GIVEN DATA START
`src/rtl/lamp_conflict_monitor.sv`:
```
// Fail-safe lamp output stage placed after the T-intersection controller.
// Registers the six controller lamp signals and checks each sample for illegal
// combinations. Legal patterns are forwarded to the drivers and illegal ones are
// blocked. A conflict that persists for FILTER_CYCLES samples latches a fault
// and switches to flashing mode (main flashing yellow, side flashing red) until
// the operator gives a clear.
//
// Ports:
//   clk                                       system clock
//   reset                                     asynchronous, active-low reset
//   main_red_in/main_yellow_in/main_green_in  main-head lamps from the controller
//   side_red_in/side_yellow_in/side_green_in  side-head lamps from the controller
//   fault_clear                               operator clear, level-sensitive
//   main_red/main_yellow/main_green           main-head lamp drive, registered
//   side_red/side_yellow/side_green           side-head lamp drive, registered
//   fault                                     high while in FAULT
//   fault_code                                latched cause: [0] main invalid,
//                                             [1] side invalid, [2] cross conflict
module lamp_conflict_monitor #(
  parameter int FILTER_CYCLES     = 4,
  parameter int STARTUP_CYCLES    = 100_000_000,
  parameter int FLASH_HALF_PERIOD = 25_000_000
) (
  input  logic       clk,
  input  logic       reset,
  input  logic       main_red_in,
  input  logic       main_yellow_in,
  input  logic       main_green_in,
  input  logic       side_red_in,
  input  logic       side_yellow_in,
  input  logic       side_green_in,
  input  logic       fault_clear,
  output logic       main_red,
  output logic       main_yellow,
  output logic       main_green,
  output logic       side_red,
  output logic       side_yellow,
  output logic       side_green,
  output logic       fault,
  output logic [2:0] fault_code
);

  localparam int FW = $clog2(FILTER_CYCLES + 1);
  localparam int SW = (STARTUP_CYCLES > 1) ? $clog2(STARTUP_CYCLES) : 1;
  localparam int HW = (FLASH_HALF_PERIOD > 1) ? $clog2(FLASH_HALF_PERIOD) : 1;

  // Lamp vectors are ordered {red, yellow, green}.
  localparam logic [2:0] LAMP_RED = 3'b100;

  typedef enum logic [1:0] {
    ST_STARTUP,
    ST_PASS,
    ST_FAULT
  } state_t;

  state_t          state_q, state_d;
  logic [2:0]      main_s, side_s;
  logic [2:0]      main_q, main_d;
  logic [2:0]      side_q, side_d;
  logic [FW-1:0]   filt_q, filt_d;
  logic [SW-1:0]   startup_q, startup_d;
  logic [HW-1:0]   flash_q, flash_d;
  logic            phase_q, phase_d;
  logic [2:0]      code_q, code_d;
  logic [2:0]      code_now;
  logic            illegal;
  logic            trigger;

  // Sample register. It resets to all-red so the first check after reset sees
  // a legal pattern.
  always_ff @(posedge clk or negedge reset) begin
    if (!reset) begin
      main_s <= LAMP_RED;
      side_s <= LAMP_RED;
    end else begin
      main_s <= {main_red_in, main_yellow_in, main_green_in};
      side_s <= {side_red_in, side_yellow_in, side_green_in};
    end
  end

  always_comb begin
    code_now    = '0;
    code_now[0] = ($countones(main_s) != 1);
    code_now[1] = ($countones(side_s) != 1);
    code_now[2] = !main_s[2] && !side_s[2];
    illegal     = |code_now;
    trigger     = illegal && (filt_q == FW'(FILTER_CYCLES - 1));
  end

  always_ff @(posedge clk or negedge reset) begin
    if (!reset) begin
      state_q   <= ST_STARTUP;
      main_q    <= LAMP_RED;
      side_q    <= LAMP_RED;
      filt_q    <= '0;
      startup_q <= '0;
      flash_q   <= '0;
      phase_q   <= 1'b0;
      code_q    <= '0;
    end else begin
      state_q   <= state_d;
      main_q    <= main_d;
      side_q    <= side_d;
      filt_q    <= filt_d;
      startup_q <= startup_d;
      flash_q   <= flash_d;
      phase_q   <= phase_d;
      code_q    <= code_d;
    end
  end

  always_comb begin
    state_d   = state_q;
    main_d    = main_q;
    side_d    = side_q;
    startup_d = startup_q;
    flash_d   = flash_q;
    phase_d   = phase_q;
    code_d    = code_q;

    // The filter saturates at FILTER_CYCLES. It can only get that high while
    // already in FAULT.
    if (!illegal)
      filt_d = '0;
    else if (filt_q != FW'(FILTER_CYCLES))
      filt_d = filt_q + 1'b1;
    else
      filt_d = filt_q;

    unique case (state_q)
      ST_STARTUP, ST_PASS: begin
        if (trigger) begin
          // Load the flash pattern on the entry edge so that the lamps change
          // in the same cycle that fault rises.
          state_d = ST_FAULT;
          code_d  = code_now;
          flash_d = '0;
          phase_d = 1'b1;
          main_d  = 3'b010;
          side_d  = LAMP_RED;
        end else if (state_q == ST_STARTUP) begin
          main_d = LAMP_RED;
          side_d = LAMP_RED;
          if (startup_q == SW'(STARTUP_CYCLES - 1)) begin
            state_d   = ST_PASS;
            startup_d = '0;
          end else begin
            startup_d = startup_q + 1'b1;
          end
        end else if (!illegal) begin
          main_d = main_s;
          side_d = side_s;
        end
      end

      ST_FAULT: begin
        if (fault_clear && !illegal) begin
          state_d   = ST_STARTUP;
          startup_d = '0;
          code_d    = '0;
          filt_d    = '0;
          main_d    = LAMP_RED;
          side_d    = LAMP_RED;
        end else begin
          if (flash_q == HW'(FLASH_HALF_PERIOD - 1)) begin
            flash_d = '0;
            phase_d = !phase_q;
          end else begin
            flash_d = flash_q + 1'b1;
          end
          main_d = {1'b0, phase_d, 1'b0};
          side_d = {phase_d, 2'b00};
        end
      end

      default: begin
        state_d = ST_STARTUP;
        main_d  = LAMP_RED;
        side_d  = LAMP_RED;
      end
    endcase
  end

  assign main_red    = main_q[2];
  assign main_yellow = main_q[1];
  assign main_green  = main_q[0];
  assign side_red    = side_q[2];
  assign side_yellow = side_q[1];
  assign side_green  = side_q[0];
  assign fault       = (state_q == ST_FAULT);
  assign fault_code  = code_q;

endmodule

```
GIVEN DATA END
_WHAT IS NEEDED_
Every line above that includes the word "countones" should be listed.

_FINISHED EXERCISE_
    code_now[0] = ($countones(main_s) != 1);
    code_now[1] = ($countones(side_s) != 1);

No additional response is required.